[Stored data entries]
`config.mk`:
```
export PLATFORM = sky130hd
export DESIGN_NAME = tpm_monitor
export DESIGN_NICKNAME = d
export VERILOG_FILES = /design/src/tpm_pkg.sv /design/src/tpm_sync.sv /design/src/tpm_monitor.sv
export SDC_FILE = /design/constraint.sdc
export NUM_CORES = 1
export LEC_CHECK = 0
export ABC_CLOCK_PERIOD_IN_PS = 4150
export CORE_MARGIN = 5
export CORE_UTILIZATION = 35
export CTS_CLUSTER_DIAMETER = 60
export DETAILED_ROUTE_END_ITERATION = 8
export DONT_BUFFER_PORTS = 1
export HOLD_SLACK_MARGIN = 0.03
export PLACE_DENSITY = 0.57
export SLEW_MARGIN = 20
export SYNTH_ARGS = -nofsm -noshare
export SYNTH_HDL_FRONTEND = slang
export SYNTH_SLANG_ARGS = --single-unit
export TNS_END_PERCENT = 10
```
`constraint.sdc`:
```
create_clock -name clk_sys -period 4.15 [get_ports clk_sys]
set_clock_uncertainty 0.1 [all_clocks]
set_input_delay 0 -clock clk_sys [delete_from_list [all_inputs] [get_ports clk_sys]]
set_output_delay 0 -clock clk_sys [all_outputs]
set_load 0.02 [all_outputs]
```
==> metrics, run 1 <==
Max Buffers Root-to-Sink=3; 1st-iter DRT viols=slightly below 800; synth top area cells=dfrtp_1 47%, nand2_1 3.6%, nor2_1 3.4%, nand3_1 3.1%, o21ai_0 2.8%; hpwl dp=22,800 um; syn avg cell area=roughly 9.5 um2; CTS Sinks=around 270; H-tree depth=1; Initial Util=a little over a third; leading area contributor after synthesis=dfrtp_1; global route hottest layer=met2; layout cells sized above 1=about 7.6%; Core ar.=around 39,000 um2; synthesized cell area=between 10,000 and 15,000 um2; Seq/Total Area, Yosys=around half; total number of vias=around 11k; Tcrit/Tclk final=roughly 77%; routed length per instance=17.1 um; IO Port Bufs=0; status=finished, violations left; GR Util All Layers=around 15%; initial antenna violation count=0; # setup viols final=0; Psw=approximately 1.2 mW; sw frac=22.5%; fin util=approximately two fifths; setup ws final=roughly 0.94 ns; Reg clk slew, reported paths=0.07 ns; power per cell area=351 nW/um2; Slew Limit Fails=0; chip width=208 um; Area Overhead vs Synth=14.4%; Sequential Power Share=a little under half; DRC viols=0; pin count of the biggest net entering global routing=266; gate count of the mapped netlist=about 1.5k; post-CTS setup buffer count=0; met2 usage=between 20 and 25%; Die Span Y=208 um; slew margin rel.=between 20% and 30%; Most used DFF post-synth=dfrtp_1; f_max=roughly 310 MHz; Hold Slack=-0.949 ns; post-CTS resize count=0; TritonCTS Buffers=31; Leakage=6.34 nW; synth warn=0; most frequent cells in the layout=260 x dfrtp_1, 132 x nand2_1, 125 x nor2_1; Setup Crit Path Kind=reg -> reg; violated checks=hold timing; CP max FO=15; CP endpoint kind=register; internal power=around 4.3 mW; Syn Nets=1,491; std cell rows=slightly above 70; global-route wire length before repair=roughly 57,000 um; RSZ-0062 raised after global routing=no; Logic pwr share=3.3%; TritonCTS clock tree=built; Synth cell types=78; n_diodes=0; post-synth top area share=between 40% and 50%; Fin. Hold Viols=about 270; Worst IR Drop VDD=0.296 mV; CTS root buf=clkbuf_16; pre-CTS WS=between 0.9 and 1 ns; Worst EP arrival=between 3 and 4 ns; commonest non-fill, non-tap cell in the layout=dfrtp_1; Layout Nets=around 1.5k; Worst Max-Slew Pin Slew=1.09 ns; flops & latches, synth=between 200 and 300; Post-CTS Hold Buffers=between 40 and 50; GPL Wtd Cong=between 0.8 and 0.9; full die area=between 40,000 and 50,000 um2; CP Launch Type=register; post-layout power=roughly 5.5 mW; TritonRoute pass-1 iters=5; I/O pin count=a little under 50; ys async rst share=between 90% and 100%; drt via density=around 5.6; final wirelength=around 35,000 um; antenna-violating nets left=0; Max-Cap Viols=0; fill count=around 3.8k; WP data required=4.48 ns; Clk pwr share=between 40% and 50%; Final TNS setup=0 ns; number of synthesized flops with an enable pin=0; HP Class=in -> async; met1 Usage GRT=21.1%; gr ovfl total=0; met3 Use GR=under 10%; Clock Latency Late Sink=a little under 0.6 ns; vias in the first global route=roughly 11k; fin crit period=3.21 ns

__Your goal__
How many lines in the entries hold the word "constraint"? Only the number is wanted.

__Answer below__
2